*WHAT THE EXERCISE ASKS*: Every line below that carries the word "registered" needs to be copied.

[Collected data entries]
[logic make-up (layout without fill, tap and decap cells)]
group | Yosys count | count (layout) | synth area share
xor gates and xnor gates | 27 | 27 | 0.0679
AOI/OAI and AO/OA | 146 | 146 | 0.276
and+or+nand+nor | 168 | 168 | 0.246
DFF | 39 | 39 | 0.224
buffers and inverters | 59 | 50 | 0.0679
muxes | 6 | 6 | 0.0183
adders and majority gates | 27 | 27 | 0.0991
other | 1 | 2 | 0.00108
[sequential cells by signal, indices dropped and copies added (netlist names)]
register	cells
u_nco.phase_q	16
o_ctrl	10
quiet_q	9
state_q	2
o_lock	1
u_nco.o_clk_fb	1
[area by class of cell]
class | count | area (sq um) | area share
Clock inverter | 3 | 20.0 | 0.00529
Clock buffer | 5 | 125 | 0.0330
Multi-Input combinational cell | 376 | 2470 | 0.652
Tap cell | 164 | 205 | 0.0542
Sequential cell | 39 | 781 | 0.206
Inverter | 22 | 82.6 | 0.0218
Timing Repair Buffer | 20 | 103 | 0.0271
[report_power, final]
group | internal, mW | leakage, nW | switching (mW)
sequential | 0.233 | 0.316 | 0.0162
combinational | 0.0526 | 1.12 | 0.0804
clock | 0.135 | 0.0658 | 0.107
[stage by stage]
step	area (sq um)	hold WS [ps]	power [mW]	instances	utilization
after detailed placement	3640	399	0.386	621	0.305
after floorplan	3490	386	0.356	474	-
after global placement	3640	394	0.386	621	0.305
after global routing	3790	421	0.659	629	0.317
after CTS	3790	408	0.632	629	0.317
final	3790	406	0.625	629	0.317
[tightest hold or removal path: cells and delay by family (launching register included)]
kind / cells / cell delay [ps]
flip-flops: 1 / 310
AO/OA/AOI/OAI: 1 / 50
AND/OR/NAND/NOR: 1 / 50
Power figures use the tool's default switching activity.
### config.mk
export PLATFORM = sky130hd
export DESIGN_NAME = floor_tracker_flat
export DESIGN_NICKNAME = d
export VERILOG_FILES = /design/src/rtl/floor_tracker_if.sv /design/src/rtl/floor_tracker.sv /design/src/flat_wrapper.sv
export SDC_FILE = /design/constraint.sdc
export NUM_CORES = 1
export LEC_CHECK = 0
export ABC_AREA = 1
export CORE_AREA = 2 2 90 92
export DETAILED_ROUTE_END_ITERATION = 16
export DIE_AREA = 0 0 92 94
export HOLD_SLACK_MARGIN = 0.15
export MAX_ROUTING_LAYER = met4
export PLACE_DENSITY_LB_ADDON = 0.25
export SETUP_SLACK_MARGIN = 0.2
export SLEW_MARGIN = 20
export SYNTH_ARGS = -nofsm -noshare
export SYNTH_HDL_FRONTEND = slang
export SYNTH_SLANG_ARGS = --single-unit
### constraint.sdc
create_clock -name clk -period 6.1 [get_ports clk]
set_input_delay 1.22 -clock clk [delete_from_list [all_inputs] [get_ports clk]]
set_output_delay 1.22 -clock clk [all_outputs]
set_load 0.02 [all_outputs]
[src/rtl/bridge_tx.sv]
// bridge_tx - return path of the UART bridge.
//
// Serialises each bus read response as the ASCII frame
//   'D', four uppercase hex digits (most significant nibble first), 0x0D, 0x0A
// toward uart_tx through a registered valid/ready byte stream. A one-entry
// pending buffer absorbs a response that arrives while a frame is in flight.
// If a response arrives while that buffer is already full, it is dropped and
// overflow_o pulses for one cycle.
//
// Optional feature (macro BRIDGE_TX_WRITE_ACK_EN):
//   defined   - write responses emit the 3-byte acknowledge 'K', 0x0D, 0x0A.
//               They share the pending buffer and the overflow rules with reads.
//   undefined - write responses are ignored entirely.
//
// Ports:
//   clk         in   1   system clock
//   rst_n       in   1   asynchronous active-low reset
//   data_i      in  16   bus response data
//   rw_i        in   1   0 = read response, 1 = write response
//   valid_i     in   1   single-cycle response strobe, no backpressure
//   data_o      out  8   byte to uart_tx (registered)
//   valid_o     out  1   data_o valid (registered)
//   ready_i     in   1   uart_tx accepts byte when valid_o && ready_i
//   busy_o      out  1   frame in progress or pending entry held
//   overflow_o  out  1   one-cycle pulse when a response is dropped
module bridge_tx (
    input  logic        clk,
    input  logic        rst_n,
    input  logic [15:0] data_i,
    input  logic        rw_i,
    input  logic        valid_i,
    output logic [7:0]  data_o,
    output logic        valid_o,
    input  logic        ready_i,
    output logic        busy_o,
    output logic        overflow_o
);

`ifdef BRIDGE_TX_WRITE_ACK_EN
    typedef enum logic [3:0] {
        ST_IDLE, ST_PREAMBLE, ST_NIB3, ST_NIB2, ST_NIB1, ST_NIB0, ST_CR, ST_LF, ST_ACK
    } state_t;
`else
    typedef enum logic [3:0] {
        ST_IDLE, ST_PREAMBLE, ST_NIB3, ST_NIB2, ST_NIB1, ST_NIB0, ST_CR, ST_LF
    } state_t;
`endif

    state_t      r_state;
    logic [15:0] r_word;
    logic        r_pend_valid;
    logic [15:0] r_pend_word;
    logic        r_pend_wr;
    logic [7:0]  r_data_o;
    logic        r_valid_o;
    logic        r_overflow;

    state_t      w_state_next;
    logic [15:0] w_word_next;
    logic        w_pend_valid_next;
    logic [15:0] w_pend_word_next;
    logic        w_pend_wr_next;
    logic        w_drop;
    logic        w_fire;
    logic        w_new;
    logic        w_new_wr;

`ifdef BRIDGE_TX_WRITE_ACK_EN
    assign w_new    = valid_i;
    assign w_new_wr = rw_i;
`else
    // Writes never enter the bridge, so the pending type bit stays zero.
    assign w_new    = valid_i && !rw_i;
    assign w_new_wr = 1'b0;
`endif

    assign w_fire = r_valid_o && ready_i;

    // First state of a frame, chosen by the response type.
    function automatic state_t start_state(input logic is_wr);
`ifdef BRIDGE_TX_WRITE_ACK_EN
        return is_wr ? ST_ACK : ST_PREAMBLE;
`else
        return is_wr ? ST_IDLE : ST_PREAMBLE;
`endif
    endfunction

    function automatic state_t advance(input state_t s);
        case (s)
            ST_PREAMBLE: return ST_NIB3;
            ST_NIB3:     return ST_NIB2;
            ST_NIB2:     return ST_NIB1;
            ST_NIB1:     return ST_NIB0;
            ST_NIB0:     return ST_CR;
            ST_CR:       return ST_LF;
`ifdef BRIDGE_TX_WRITE_ACK_EN
            ST_ACK:      return ST_CR;
`endif
            default:     return ST_IDLE;
        endcase
    endfunction

    function automatic logic [7:0] hex_char(input logic [3:0] n);
        return (n < 4'd10) ? (8'h30 + {4'h0, n}) : (8'h37 + {4'h0, n});
    endfunction

    function automatic logic [7:0] byte_of(input state_t s, input logic [15:0] w);
        case (s)
            ST_PREAMBLE: return 8'h44;
            ST_NIB3:     return hex_char(w[15:12]);
            ST_NIB2:     return hex_char(w[11:8]);
            ST_NIB1:     return hex_char(w[7:4]);
            ST_NIB0:     return hex_char(w[3:0]);
            ST_CR:       return 8'h0D;
            ST_LF:       return 8'h0A;
`ifdef BRIDGE_TX_WRITE_ACK_EN
            ST_ACK:      return 8'h4B;
`endif
            default:     return 8'h00;
        endcase
    endfunction

    always_comb begin
        w_state_next      = r_state;
        w_word_next       = r_word;
        w_pend_valid_next = r_pend_valid;
        w_pend_word_next  = r_pend_word;
        w_pend_wr_next    = r_pend_wr;
        w_drop            = 1'b0;

        if (r_state == ST_IDLE) begin
            // Pending is always empty in IDLE, so a new response starts at once.
            if (w_new) begin
                w_word_next  = data_i;
                w_state_next = start_state(w_new_wr);
            end
        end else if (w_fire && (r_state == ST_LF)) begin
            // Frame ends: the pending entry beats a simultaneous new response,
            // which then takes the slot the pending entry just vacated.
            if (r_pend_valid) begin
                w_word_next       = r_pend_word;
                w_state_next      = start_state(r_pend_wr);
                w_pend_valid_next = w_new;
                if (w_new) begin
                    w_pend_word_next = data_i;
                    w_pend_wr_next   = w_new_wr;
                end
            end else if (w_new) begin
                w_word_next  = data_i;
                w_state_next = start_state(w_new_wr);
            end else begin
                w_state_next = ST_IDLE;
            end
        end else begin
            if (w_fire) begin
                w_state_next = advance(r_state);
            end
            if (w_new) begin
                if (!r_pend_valid) begin
                    w_pend_valid_next = 1'b1;
                    w_pend_word_next  = data_i;
                    w_pend_wr_next    = w_new_wr;
                end else begin
                    w_drop = 1'b1;
                end
            end
        end
    end

    always_ff @(posedge clk or negedge rst_n) begin
        if (!rst_n) begin
            r_state      <= ST_IDLE;
            r_word       <= 16'h0000;
            r_pend_valid <= 1'b0;
            r_pend_word  <= 16'h0000;
            r_pend_wr    <= 1'b0;
            r_data_o     <= 8'h00;
            r_valid_o    <= 1'b0;
            r_overflow   <= 1'b0;
        end else begin
            r_state      <= w_state_next;
            r_word       <= w_word_next;
            r_pend_valid <= w_pend_valid_next;
            r_pend_word  <= w_pend_word_next;
            r_pend_wr    <= w_pend_wr_next;
            // The byte for the upcoming state is precomputed so both outputs
            // come straight from flops.
            r_data_o     <= byte_of(w_state_next, w_word_next);
            r_valid_o    <= (w_state_next != ST_IDLE);
            r_overflow   <= w_drop;
        end
    end

    assign data_o     = r_data_o;
    assign valid_o    = r_valid_o;
    assign overflow_o = r_overflow;
    assign busy_o     = (r_state != ST_IDLE) || r_pend_valid;

endmodule
[config.mk]
export PLATFORM = sky130hd
export DESIGN_NAME = bridge_tx
export DESIGN_NICKNAME = d
export VERILOG_FILES = /design/src/rtl/bridge_tx.sv
export SDC_FILE = /design/constraint.sdc
export NUM_CORES = 1
export LEC_CHECK = 0
export BUFFER_PORTS_ARGS = -buffer_cell sky130_fd_sc_hd__buf_2
export CORE_MARGIN = 10
export CORE_UTILIZATION = 25
export DETAILED_ROUTE_END_ITERATION = 10
export PLACE_DENSITY_LB_ADDON = 0.25
export SLEW_MARGIN = 30
export SYNTH_ARGS = -nofsm -noshare
export SYNTH_HDL_FRONTEND = slang
export SYNTH_SLANG_ARGS = --single-unit
[constraint.sdc]
create_clock -name clk -period 3.6 [get_ports clk]
set_input_delay 0.54 -clock clk [delete_from_list [all_inputs] [get_ports clk]]
set_output_delay 0.54 -clock clk [all_outputs]
set_load 0.005 [all_outputs]
[Word-level counts from Yosys, hierarchy flattened]
Index checks and enable logic that the tools add are counted.
Widths: inputs -> output; s select.
Word-level totals
  flip-flop bits (word level): 48
Cells by class
  $add $sub $neg: 8
  order comparisons: 4
  equal/unequal tests: 16
  mux-type cells: 34
  bitwise operators: 1
  reductions and logical operators: 11
Operator list (count)
  $mux 16: 9
  $add 6x4->7 const A: 8
  $pmux 7 s7: 1
  $eq 4x3->1 const B: 8
  $mux 7: 4
  $pmux 3 s6: 1
  $eq 4x2->1 const B: 4
  $lt 4x4->1 const B: 4
  $mux 4: 4
  $mux 1: 15
  $eq 4x1->1 const B: 2
  $reduce_bool 4->1: 2
  $logic_not 4->1: 1
  $reduce_and 4->1: 1
  $logic_and 1x1->1: 3
  $ne 2x1->1 const B: 1
  $ne 2x2->1 const B: 1
  $reduce_and 2->1: 1
  $reduce_bool 2->1: 1
  $logic_not 1->1: 1
  $logic_or 1x1->1: 1
  $not 1->1: 1

[Logic depth before layout (Yosys ltp)]
Gate-level depths: netlist of the first run.
  word-level depth: 9
  gate-level depth with buffers: 12
  depth with buffers taken out: 9

[Worst setup path after synthesis of the first run]
OpenSTA, ideal clock, no wires.
  path kind: register to register
  from: register r_state[3]
  to: register r_data_o[4] (netlist: data_o[4])
  library setup time: 0.139 ns
  arrival: 2.664 ns
  data required time: 3.461 ns
  slack: 0.797 ns
  cell stages (with the launch flop): 10
  period minus slack after synthesis: 2.803 ns
  cell sequence: dfrtp_1 -> buf_2 -> or4_4 -> buf_2 -> a22oi_1 -> inv_1 -> ha_1 -> o21ai_0 -> a21oi_1 -> or4_1
On the way
  word-level cells in the longest chain between the ends: 7
  elaborated cells on any way between the ends: 40
  classes of those cells: 8 x add/sub; 4 x order compare; 14 x eq/ne; 12 x mux; 2 x reduce/logical
Ends and longest elaborated chain
  start: declaration: line 49  | state_t r_state;
  start signal: assignment: line 181  | r_state <= w_state_next;
  $eq 4x3->1: line 137  | end else if (w_fire && (r_state == ST_LF)) begin
  $logic_and 1x1->1: line 137
  $mux 16: line 137
  $mux 16 *: line 131  | if (r_state == ST_IDLE) begin
  named net w_word_next[12]: line 59  | logic [15:0] w_word_next;
  $add 6x4->7 / $lt 4x4->1 (equally long branches): line 104  | return (n < 4'd10) ? (8'h30 + {4'h0, n}) : (8'h37 + {4'h0, n});
  $mux 7 *: line 104
  $pmux 7 s7 *: line 108  | case (s)
  end signal: assignment: line 188  | r_data_o <= byte_of(w_state_next, w_word_next);
  end: declaration: line 54  | logic [7:0] r_data_o;
The timed path passes the listed nets; every way through them passes the cells marked *.
A chain may end at the register's enable or synchronous reset.

[Worst setup path in the final report of the first run]
  from: register r_state[2]
  to: register r_data_o[4] (netlist: data_o[4])
Same word-level chain as after synthesis.

==> results of run 1 <==
==> kinds of logic (layout without fill, tap and decap cells) <==
logic type	after synthesis	count (layout)	share of synthesized area, %
buf+inv	35	63	5.96
simple gates	95	95	18.5
other cells	1	1	0.129
compound gates	89	89	23.8
fa+ha+maj	4	4	1.72
xor+xnor	6	6	1.80
flops	46	46	39.5
mux	23	23	8.58
==> cell usage after synthesis (all sizes together), types with 5 or more instances <==
cell,number
o22ai,5
nand3,7
buf,12
o21ai,16
o211ai,9
mux2i,7
clkbuf,5
nand2b,7
nand2,28
a21oi,23
nor2,15
inv,18
dfrtp,46
mux2,16
xnor2,5
==> sequential cells by signal, indices dropped and copies added, names as in the netlist <==
name,count
r_pend_valid,1
r_state,4
data_o,7
r_word,16
valid_o,1
r_pend_word,16
overflow_o,1
==> worst register-to-register path: stages, from the launching register on <==
cell and delay [ns]:
dfrtp_1 0.78, nand2b_1 0.28, nor2_1 0.37, o22ai_1 0.13, a22oi_1 0.37, inv_1 0.09
ha_1 0.24, o21ai_0 0.25, a21oi_1 0.11, or4_1 0.51
==> per-layer routing <==
layer	GRT usage [%]	up-vias	share of wire [%]
li1	-	1160	-
met5	0	-	0
met1	14.2	1188	46
met3	2.36	9	5.6
met2	17.2	55	48
met4	2.98	0	0.99
==> final timing paths <==
path | startpoint | to | slack (ns) | cells after the start
setup / recovery | r_state[2]$_DFF_PN0_ | data_o[4]$_DFF_PN0_ | 0.33 | 9
hold / removal | rst_n | r_pend_word[11]$_DFFE_PN0P_ | 0.26 | 1
setup reg to reg | r_state[2]$_DFF_PN0_ | data_o[4]$_DFF_PN0_ | 0.33 | 9
hold reg to reg | r_pend_word[6]$_DFFE_PN0P_ | r_pend_word[6]$_DFFE_PN0P_ | 0.51 | 1
max in group asynchronous | rst_n | data_o[3]$_DFF_PN0_ | 2.94 | 1
min in group clk | data_i[11] | r_pend_word[11]$_DFFE_PN0P_ | 0.49 | 2
==> layout by cell type (no fill, tap or decap), types with 6 or more instances in the layout <==
cell,instances
dfrtp_1,46
buf_2,29
nand2_1,28
a21oi_1,21
inv_1,17
mux2_2,16
nor2_1,15
o21ai_0,12
o211ai_1,9
buf_4,8
nand2b_1,7
mux2i_1,7
nand3_1,6
==> per-stage QoR <==
step,total power [µW],hold slack [ns],std cells,cell area [µm²],util [%]
global placement,2580,0.487,462,3190,28.0
finish,3190,0.258,470,3390,29.7
global route,3440,0.318,470,3390,29.7
detailed placement,2600,0.491,462,3190,28.0
CTS,3220,0.292,470,3390,29.7
floorplan,2150,0.244,299,2920,-
==> power by group through the flow <==
stage / clock network [µW] / registers (µW) / logic (µW)
floorplan: 0 / 857 / 1290
global placement: 0 / 955 / 1620
detailed placement: 0 / 963 / 1640
CTS: 625 / 953 / 1640
global route: 645 / 982 / 1810
finish: 613 / 949 / 1630
==> cell type report <==
type,count,area [µm²]
Multi-Input combinational cell,218,1590
Inverter,18,67.6
Clock buffer,5,125
Sequential cell,46,1150
Fill cell,1238,8030
Timing Repair Buffer,37,205
Tap cell,143,179
Clock inverter,3,68.8
==> impl_metrics.csv, run 1 <==
group,metric,value,unit
status,status,"complete, no violations",
power_and_ir_drop,swShare,42.6,%
die,die_area,0.0164,mm²
clocking,worstSkewPairLatency,0.29,ns
clocking,cts_hold_buf,0,
die,start_util,25.5,%
global_route,antenna_found_initial,0,
timing,maxSlewHeadroom,39.3,%
global_route,grt_max_degree,47,
logic_synthesis,async_flop_share,100,%
worst_setup_path,slowest_delay,0.78,ns
power_and_ir_drop,p_int,1830,µW
clocking,cts_tree,"done",
place,port_buffers,30,
final_layout,area_delta_synth_final,16.2,%
place,hpwl,6.60,mm
logic_synthesis,synth_nets,324,
logic_synthesis,yosysWarningCount,0,
timing,final-hold-violation-count,0,
place,gp_congestion,0.828,
logic_synthesis,syn_avg_cell_area,9.75,µm²
route,viasPerCell,5.13,
logic_synthesis,synth.top_cell.area_share,39.5,%
worst_setup_path,worstPathCellList,"nand2b_1 > nor2_1 > o22ai_1 > a22oi_1 > inv_1 > ha_1 > o21ai_0 > a21oi_1 > or4_1",
route,drtAntennaViolNets,0,
route,routed_wl,8.66,mm
global_route,track_usage,10.7,%
timing,totalNegativeSetupSlack,0,ns
route,firstDrtPassIters,4,
power_and_ir_drop,vdd_drop_max,261,µV
global_route,grt_pass1_vias,2538,
worst_setup_path,startpoint_type,"flop",
die,fp.dieW,128,µm
route,initialDrtViolationCount,231,
logic_synthesis,synth_area_leader_cell,"dfrtp_1",
die,fp.dieH,128,µm
logic_synthesis,synth_edf_count,0,
clocking,clkSinkCount,46,
route,wire_per_inst,18.4,µm
timing,fin_skew,0.00774,ns
flow_run,cap_violations,0,
clocking,cts_buffers,5,
logic_synthesis,seq_area_frac_synth,39.5,%
clocking,cts_resized,0,
power_and_ir_drop,power.leakage,0.00139,µW
place,dp_slack,0.429,ns
timing,period_share,90.7,%
worst_setup_path,arrival,3.43,ns
logic_synthesis,ys.flop_type,"dfrtp_1",
logic_synthesis,syn_area,0.00292,mm²
worst_setup_path,critical-path-top-delay-family,"simple AND/OR/NAND/NOR gates",
power_and_ir_drop,powerDensity,942,mW/mm²
timing,fin_ws,0.334,ns
timing,grt_setup_unrepaired,"no",
timing,slew_viol_final,0,
logic_synthesis,synth_seq_cells,46,
clocking,clockBufferDepth,2,
worst_setup_path,end_kind,"flop",
power_and_ir_drop,p_switching,1360,µW
power_and_ir_drop,p_comb_share,51.0,%
clocking,clockRootBuffer,"clkbuf_16",
worst_setup_path,required,3.77,ns
logic_synthesis,synthCells,299,
final_layout,diodes,0,
final_layout,fin_nets,351,
timing,period_needed,3.27,ns
clocking,post_cts_buffers,0,
global_route,grt_pass1_wl,13.9,mm
final_layout,drive_gt1_share,26.0,%
power_and_ir_drop,p_clk_share,19.2,%
die,io_pins,32,
logic_synthesis,post_synth_num_cell_types,68,
route,drc,0,
clocking,h-tree-depth,2,
die,core_region_area,0.0114,mm²
route,vias,2412,
global_route,overflow,0,
worst_hold_path,hold_class,"in2async",
worst_setup_path,crit_path_top_delay_cell,"dfrtp_1",
power_and_ir_drop,seq_power_share,29.7,%
worst_setup_path,cp_num_buf_inv,1,
clocking,clk_pin_slew,0.07,ns
die,num_rows,39,
timing,worst_pin_slew,0.899,ns
timing,finalSetupViolCount,0,
logic_synthesis,ys_top_cells_by_area,"dfrtp_1 39%, mux2_2 6.2%, a21oi_1 3.6%",
worst_setup_path,critPathMaxFanout,20,
worst_setup_path,critPathKind,"reg2reg",
timing,fmax,306,MHz
No activity file was read; power rests on OpenSTA's default activity.
==> run 2, diff against run 1 <==
- ABC_AREA: unset -> 1
==> impl_metrics.csv, run 2 <==
group,metric,value,unit
logic_synthesis,seq_area_frac_synth,35.7,%
power_and_ir_drop,powerDensity,907,mW/mm²
global_route,grt_pass1_wl,14.8,mm
final_layout,fin_nets,496,
route,vias,2831,
worst_setup_path,arrival,2.67,ns
die,num_rows,41,
global_route,track_usage,10.1,%
timing,totalNegativeSetupSlack,0,ns
route,routed_wl,8.56,mm
route,viasPerCell,4.40,
clocking,clkSinkCount,46,
clocking,h-tree-depth,2,
flow_run,cap_violations,0,
final_layout,area_delta_synth_final,12.5,%
logic_synthesis,yosysMostFrequentCell,"nand2_1",
global_route,grt_max_degree,35,
timing,period_share,69.3,%
route,drtAntennaViolNets,0,
final_layout,final_common_cell,"nand2_1",
worst_setup_path,end_kind,"flop",
status,status,"complete, no violations",
final_layout,fillers,1437,
logic_synthesis,post_synth_num_cell_types,37,
route,drc,0,
place,gp_congestion,0.862,
final_layout,diodes,0,
die,fp.dieW,134,µm
logic_synthesis,synth.top_cell.area_share,35.7,%
clocking,clockRootBuffer,"clkbuf_16",
logic_synthesis,syn_avg_cell_area,7.22,µm²
global_route,antenna_found_initial,0,
clocking,cts_tree,"done",
logic_synthesis,ys.flop_type,"dfrtp_1",
place,hpwl,6.43,mm
global_route,overflow,0,
clocking,post_cts_buffers,0,
timing,fin_skew,0.00699,ns
worst_setup_path,critPathKind,"reg2reg",
power_and_ir_drop,power.leakage,0.00190,µW
worst_setup_path,required,3.78,ns
worst_setup_path,startpoint_type,"flop",
place,port_buffers,30,
timing,holdWs,0.349,ns
timing,finalSetupViolCount,0,
logic_synthesis,synth_common_cells,"140 x nand2_1, 56 x inv_1, 46 x dfrtp_1",
power_and_ir_drop,vdd_drop_max,212,µV
worst_setup_path,ff2ff_setup_slack,1.10,ns
worst_hold_path,hold_class,"in2async",
final_layout,final_cell_mix,"140 x nand2_1, 56 x inv_1, 46 x dfrtp_1",
die,start_util,25.6,%
power_and_ir_drop,p_total,3290,µW
die,die_area,0.0178,mm²
logic_synthesis,synthCells,447,
logic_synthesis,synth_nets,472,
logic_synthesis,synth_edf_count,0,
logic_synthesis,syn_area,0.00323,mm²
logic_synthesis,yosysWarningCount,0,
clocking,cts_resized,0,
die,fp.dieH,134,µm
clocking,clockBufferDepth,2,
route,firstDrtPassIters,5,
route,wire_per_inst,13.3,µm
timing,grt_setup_unrepaired,"no",
final_layout,drive_gt1_share,22.7,%
die,io_pins,32,
clocking,cts_hold_buf,0,
timing,period_needed,2.50,ns
die,core_region_area,0.0126,mm²
logic_synthesis,synth_seq_cells,46,
timing,maxSlewHeadroom,44.3,%
route,initialDrtViolationCount,161,
clocking,worstSkewPairLatency,0.29,ns
worst_setup_path,critPathMaxFanout,18,
logic_synthesis,synth_area_leader_cell,"dfrtp_1",
logic_synthesis,ys_top_cells_by_area,"dfrtp_1 36%, nand2_1 16%, nand3_1 7.0%",
timing,final-hold-violation-count,0,
clocking,cts_buffers,5,
global_route,grt_pass1_vias,3007,
timing,slew_viol_final,0,
timing,fmax,401,MHz
timing,worst_pin_slew,0.835,ns
clocking,clk_pin_slew,0.07,ns
logic_synthesis,async_flop_share,100,%
run 2: worst paths after layout:
check,cells after the start,end,from
worst min register to register,2,r_pend_word[5]$_DFFE_PN0P_,r_pend_word[5]$_DFFE_PN0P_
worst min-delay path,1,r_pend_word[12]$_DFFE_PN0P_,rst_n
worst max register to register,13,data_o[2]$_DFF_PN0_,r_state[3]$_DFF_PN0_
min in group clk,2,r_pend_word[5]$_DFFE_PN0P_,r_pend_word[5]$_DFFE_PN0P_
worst max-delay path,13,data_o[2]$_DFF_PN0_,r_state[3]$_DFF_PN0_
max in group asynchronous,2,r_state[1]$_DFF_PN0_,rst_n
run 2: logic make-up after synthesis:
family	after synthesis	share of synthesized area [%]
compound gates	36	6.28
simple gates	271	42.7
flops	46	35.7
fa+ha+maj	4	1.55
mux	3	1.40
other cells	1	0.116
buf+inv	86	12.3
run 2: critical path, cell delays in order, from the launching register on:
cell     delay (ns)
dfrtp_1        0.42
nor2_1         0.17
nand3_2        0.33
inv_2          0.42
nand2_1        0.16
nand3_4        0.14
ha_1           0.20
nand4_1        0.10
nand2_1        0.07
nand3_1        0.07
nand3_1        0.08
nand2_1        0.05
nor2_1         0.11
nand2_1        0.06
run 2: layer usage:
metal	global-route usage (%)	part of all wire [%]	vias to the layer above	wire (µm)
met4	4.11	2.3	0	193
met3	1.92	3.0	15	258
met1	11.5	44	1325	3750
met2	18.1	51	47	4360
met5	0	0	-	0
li1	-	-	1444	-
run 2: layout make-up:
class                      instances  area (µm²)  area share (%)
clock buffer                       7         143            3.93
tap                              172         215            5.93
inverter                          72         278            7.66
multi-input combinational        315        1680            46.3
timing repair buffer              31         158            4.35
sequential                        46        1150            31.7
clock inverter                     1        5.00           0.138
run 2: where the power goes:
group / total, µW / internal [µW] / leakage [µW] / switching [µW]
clock network: 478 / 276 / 0.0000739 / 202
logic: 1930 / 665 / 0.00128 / 1260
registers: 887 / 755 / 0.000539 / 132
total: 3290 / 1700 / 0.00190 / 1600
run 2: stage by stage:
stage	util (%)	instances	instance area, µm²	setup WS [ns]
after floorplan	-	447	3230	1.55
after global placement	27.6	636	3480	1.00
after detailed placement	27.6	636	3480	0.960
after CTS	28.7	644	3630	1.06
after global routing	28.7	644	3630	0.821
final	28.7	644	3630	1.10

*COMPLETED EXERCISE*:
// toward uart_tx through a registered valid/ready byte stream. A one-entry
//   data_o      out  8   byte to uart_tx (registered)
//   valid_o     out  1   data_o valid (registered)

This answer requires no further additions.